* TASK STATEMENT
The lines to find are those in the entries that hold the word "posedge"; copy every one of them.

(DATA TO USE Opens)

`design/flow/run.sh`:
```
#!/bin/bash
# the make line also repeats each setting of config.mk as NAME=value (left out here)
make -C /OpenROAD-flow-scripts/flow DESIGN_CONFIG=/design/flow/config.mk WORK_HOME=/design/flow/orfs CLKGATE_MAP_FILE= finish
```
`design/flow/config.mk`:
```
export PLATFORM = sky130hd
export DESIGN_NAME = ALU_Top
export DESIGN_NICKNAME = ALU_Top
export VERILOG_FILES = /design/flow/design.v
export SDC_FILE = /design/flow/constraint.sdc
export NUM_CORES = 4
export LEC_CHECK = 0
export CAP_MARGIN = 5
export CELL_PAD_IN_SITES_GLOBAL_PLACEMENT = 0
export CORE_MARGIN = 2
export CORE_UTILIZATION = 57
export CTS_CLUSTER_SIZE = 38
export SLEW_MARGIN = 25
```
`design/flow/constraint.sdc`:
```
create_clock -name core_clock -period 74.0 [get_ports {CLK}]
set_input_delay 14.8000 -clock core_clock [delete_from_list [all_inputs] [get_ports {CLK}]]
set_output_delay 14.8000 -clock core_clock [all_outputs]
set_load 0.01 [all_outputs]
```
`design/flow/design.v`:
```
module Decoder_2_to_4_Unit
(
    input   wire    [3 : 0] alu_fun,     
    output  reg     arith_En,
    output  reg     logic_En,
    output  reg     cmp_En,
    output  reg     shift_En
);
wire    [1:0]   alu_fun_MSBs = alu_fun[3:2];
always @ (*)
    begin
        case (alu_fun_MSBs)
        2'b00 : begin
                    arith_En = 1'b1;    
                    logic_En = 1'b0;
                    cmp_En = 1'b0;
                    shift_En = 1'b0;
                end 
        2'b01 : begin
                    arith_En = 1'b0;   
                    logic_En = 1'b1;    
                    cmp_En = 1'b0;
                    shift_En = 1'b0;
                end 
        2'b10 : begin
                    arith_En = 1'b0;   
                    logic_En = 1'b0;
                    cmp_En = 1'b1;      
                    shift_En = 1'b0;
                end 
        2'b11 : begin
                    arith_En = 1'b0;   
                    logic_En = 1'b0;
                    cmp_En = 1'b0;
                    shift_En = 1'b1;    
                end 
        endcase
    end
endmodule
module Arithmetic_Unit #(parameter Data_In_Width = 16)
(
    input   wire    signed  [Data_In_Width-1 : 0]    A_in ,      
    input   wire    signed  [Data_In_Width-1 : 0]    B_in ,      
    input   wire                          [3 : 0]    alu_fun,    
    input   wire                                     CLK_in,
    input   wire                                     RST_in,
    input   wire                                     arith_En,
    output  reg         [(2*Data_In_Width)-1 : 0]    arith_out,  
    output  reg                                      arith_flag,
    output  reg                                      over_flow
);
wire    [1:0]   alu_fun_LSBs = alu_fun[1:0];      
reg     [(2*Data_In_Width)-1 : 0]   arith_out_comb;
reg     arith_flag_comb;
reg     over_flow_comb;
always @ (posedge CLK_in or negedge RST_in)   
    begin
        if (!RST_in)
            begin
               arith_out  <= 'sb0; 
               arith_flag <= 1'b0;
               over_flow  <= 1'b0;
            end
        else
            begin
                arith_out  <= arith_out_comb;
                arith_flag <= arith_flag_comb;
                over_flow  <= over_flow_comb;
            end
    end
always @ (*)
    begin
        if (arith_En)
            begin
                arith_flag_comb = 1'b1;
                case (alu_fun_LSBs)
                    2'b00 : {over_flow_comb , arith_out_comb} = A_in + B_in ;
                    2'b10 : {over_flow_comb , arith_out_comb} = A_in * B_in ;
                    2'b01 : {over_flow_comb , arith_out_comb} = A_in - B_in ;
                    2'b11 : begin over_flow_comb = 1'b0; arith_out_comb = (B_in != 'sb0) ? A_in / B_in : 'sb0 ; end   
                endcase
            end
        else
            begin
                arith_flag_comb = 1'b0;
                arith_out_comb = 'sb0;
                over_flow_comb = 1'b0;
            end
    end
endmodule
module Logic_Unit #(parameter Data_In_Width = 16) 
(
    input   wire    [Data_In_Width-1 : 0]    A_in ,    
    input   wire    [Data_In_Width-1 : 0]    B_in ,    
    input   wire                  [3 : 0]    alu_fun,  
    input   wire                             CLK_in,
    input   wire                             RST_in,
    input   wire                             logic_En,
    output  reg    [Data_In_Width-1 : 0]     logic_out, 
    output  reg                              logic_flag
);
wire    [1:0]   alu_fun_LSBs = alu_fun[1:0];      
reg     [Data_In_Width-1 : 0]   logic_out_comb;
reg     logic_flag_comb;
always @ (posedge CLK_in or negedge RST_in)       
    begin
        if (!RST_in)
            begin
                logic_out  <= 'b0;
                logic_flag <= 1'b0;
            end
        else
            begin
                logic_out  <= logic_out_comb;
                logic_flag <= logic_flag_comb;
            end
    end
always @ (*)
    begin
        if (logic_En)
            begin
                logic_flag_comb = 1'b1;
                case (alu_fun_LSBs)
                2'b00 : logic_out_comb = A_in & B_in;    
                2'b01 : logic_out_comb = A_in | B_in;    
                2'b10 : logic_out_comb = ~(A_in & B_in);     
                2'b11 : logic_out_comb = ~(A_in | B_in);     
                endcase
            end
        else
            begin
                logic_flag_comb = 1'b0;
                logic_out_comb = 'b0;
            end
    end
endmodule
module CMP_Unit #(parameter Data_In_Width = 16)
(
    input   wire    signed  [Data_In_Width-1 : 0]    A_in ,      
    input   wire    signed  [Data_In_Width-1 : 0]    B_in ,      
    input   wire                          [3 : 0]    alu_fun,    
    input   wire                                     CLK_in,
    input   wire                                     RST_in,
    input   wire                                     cmp_En,
    output  reg             [1 : 0]                  cmp_out,
    output  reg                                      cmp_flag
);
wire    [1 : 0]   alu_fun_LSBs = alu_fun[1:0];      
reg     [1 : 0]   cmp_out_comb;
reg     cmp_flag_comb;
always @ (posedge CLK_in or negedge RST_in)
    begin
        if (!RST_in)
            begin
                cmp_out  <= 'sb0;
                cmp_flag <= 1'b0;
            end
        else
            begin
                cmp_out  <= cmp_out_comb;
                cmp_flag <= cmp_flag_comb;
            end
    end
always @ (*)
    begin
        if (cmp_En)
            begin
                case (alu_fun_LSBs)
                2'b00 : begin
                            cmp_flag_comb = 1'b0;
                            cmp_out_comb = 'sb0;
                        end
                2'b01 : begin
                            cmp_flag_comb = 1'b1;
                            cmp_out_comb = (A_in == B_in) ? 'sd1 : 'sd0;
                        end
                2'b10 : begin
                            cmp_flag_comb = 1'b1;
                            cmp_out_comb = (A_in > B_in) ?  'sd2 : 'sd0;
                        end
                2'b11 : begin   
                            cmp_flag_comb = 1'b1;
                            cmp_out_comb = (A_in < B_in) ?  'sd3 : 'sd0;
                        end
                endcase
            end
        else
            begin
                cmp_flag_comb = 1'b0;
                cmp_out_comb = 'sb0;
            end
    end
endmodule
module Shift_unit #(parameter Data_In_Width = 16)
(
    input   wire    signed  [Data_In_Width-1 : 0]    A_in ,      
    input   wire    signed  [Data_In_Width-1 : 0]    B_in ,      
    input   wire                          [3 : 0]    alu_fun,    
    input   wire                                     CLK_in,
    input   wire                                     RST_in,
    input   wire                                     shift_En,
    output  reg     signed  [Data_In_Width-1 : 0]    shift_out, 
    output  reg                                      shift_flag
);
wire    [1:0]   alu_fun_LSBs = alu_fun[1:0];      
reg     [Data_In_Width-1 : 0]   shift_out_comb;
reg     shift_flag_comb;
always @ (posedge CLK_in or negedge RST_in)
    begin
        if (!RST_in)
            begin
                shift_out  <= 'sb0;
                shift_flag <= 1'b0;
            end
        else
            begin
                shift_out  <= shift_out_comb;
                shift_flag <= shift_flag_comb;
            end
    end
always @ (*)
    begin
        if (shift_En)
            begin
                shift_flag_comb = 1'b1;
                case (alu_fun_LSBs)
                2'b00 : shift_out_comb = (A_in >> 1'b1);    
                2'b01 : shift_out_comb = (A_in << 1'b1);    
                2'b10 : shift_out_comb = (B_in >> 1'b1);    
                2'b11 : shift_out_comb = (B_in << 1'b1);    
                endcase
            end
        else
            begin
                shift_flag_comb = 1'b0;
                shift_out_comb = 'sb0;
            end
    end
endmodule
module ALU_Top #(parameter Data_In_Width = 16)
(
    input   wire            [Data_In_Width-1 : 0]    A ,      
    input   wire            [Data_In_Width-1 : 0]    B ,      
    input   wire                          [3 : 0]    ALU_FUN,   
    input   wire                                     CLK,
    input   wire                                     RST,
    output  wire      [(2*Data_In_Width)-1 : 0]      Arith_OUT,   
    output  wire                                     Arith_Flag,
    output  wire            [Data_In_Width-1 : 0]    Logic_OUT, 
    output  wire                                     Logic_Flag,
    output  wire                          [1 : 0]    CMP_OUT,
    output  wire                                     CMP_Flag,
    output  wire            [Data_In_Width-1 : 0]    Shift_OUT, 
    output  wire                                     Shift_Flag
);
wire    Arith_Enable;
wire    Logic_Enable;
wire    CMP_Enable;
wire    Shift_Enable;
wire    Over_Flow;
Decoder_2_to_4_Unit ins_Decoder_2_to_4_Unit (
    .alu_fun (ALU_FUN),
    .arith_En (Arith_Enable),
    .logic_En (Logic_Enable),
    .cmp_En (CMP_Enable),
    .shift_En (Shift_Enable)
);
Arithmetic_Unit ins_Arithmetic_Unit (
    .A_in (A),
    .B_in (B),
    .alu_fun (ALU_FUN),
    .CLK_in (CLK),
    .RST_in (RST),
    .arith_En (Arith_Enable),
    .arith_out (Arith_OUT),
    .arith_flag (Arith_Flag),
    .over_flow (Over_Flow)
);
Logic_Unit ins_Logic_unit (
    .A_in (A),
    .B_in (B),
    .alu_fun (ALU_FUN),
    .CLK_in (CLK),
    .RST_in (RST),
    .logic_En (Logic_Enable),
    .logic_out (Logic_OUT),
    .logic_flag (Logic_Flag)
);
CMP_Unit ins_CMP_Unit (
    .A_in (A),
    .B_in (B),
    .alu_fun  (ALU_FUN),
    .CLK_in (CLK),
    .RST_in (RST),
    .cmp_En (CMP_Enable),
    .cmp_out (CMP_OUT),
    .cmp_flag (CMP_Flag)
);
Shift_unit ins_Shift_Unit (
    .A_in (A),
    .B_in (B),
    .alu_fun  (ALU_FUN),
    .CLK_in (CLK),
    .RST_in (RST),
    .shift_En (Shift_Enable),
    .shift_out (Shift_OUT),
    .shift_flag (Shift_Flag)
);
endmodule
```
==> qor.yml, run 1 <==
top_area_cell: "ha_1"
topCombFamilyByArea: "adder cells"
io_pins: 108
core_sq_mm: 0.0772
mux_share_pct: 3.34
status: "stopped before the end"
cts_buffers: 9
area_leaders: "ha_1, fa_1, xnor2_1, nand2_1, nor2_1"
placed_cells: 9047
cts-root-buf: "clkbuf_16"
dieArea_sq_mm: 0.0799
top_cell: "ha_1"
portBuffers: 107
dp_hpwl_microns: 160000
die_h_microns: 283
ys_cells: 5930
rows: 102
ys_area_sq_mm: 0.0443
cts_sinks: 70
die_w_microns: 283
synth-seq-area-share_pct: 3.96
ys.flop_type: "dfrtp_1"
ys_sh_adder_pct: 30.7
xor_share_pct: 8.78
ys_sh_simple_pct: 20.7
yosys_warnings: 5
ys_ff: 70
h-tree-depth: 3
aoi_share_pct: 26.7
edf_count: 0
clock_path_buffers: 2
synthesis.area_sq_mm: 0.0443
synthArstFlopShare_pct: 100
common_cells: "ha_1, nand2_1, nor2_1, inv_1, a21oi_1"
place_ws_ns: -5.63
lastStage: "global routing"
syn_avg_cell_area_sq_um: 7.47
synth.distinct_cells: 113
synth_top_area_share_pct: 18.7
synthCells: 5930
fp-utilization_pct: 57.3
gp_congestion: 1.10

(DATA TO USE Closes)

* EXPECTED OUTPUT
always @ (posedge CLK_in or negedge RST_in)   
always @ (posedge CLK_in or negedge RST_in)       
always @ (posedge CLK_in or negedge RST_in)
always @ (posedge CLK_in or negedge RST_in)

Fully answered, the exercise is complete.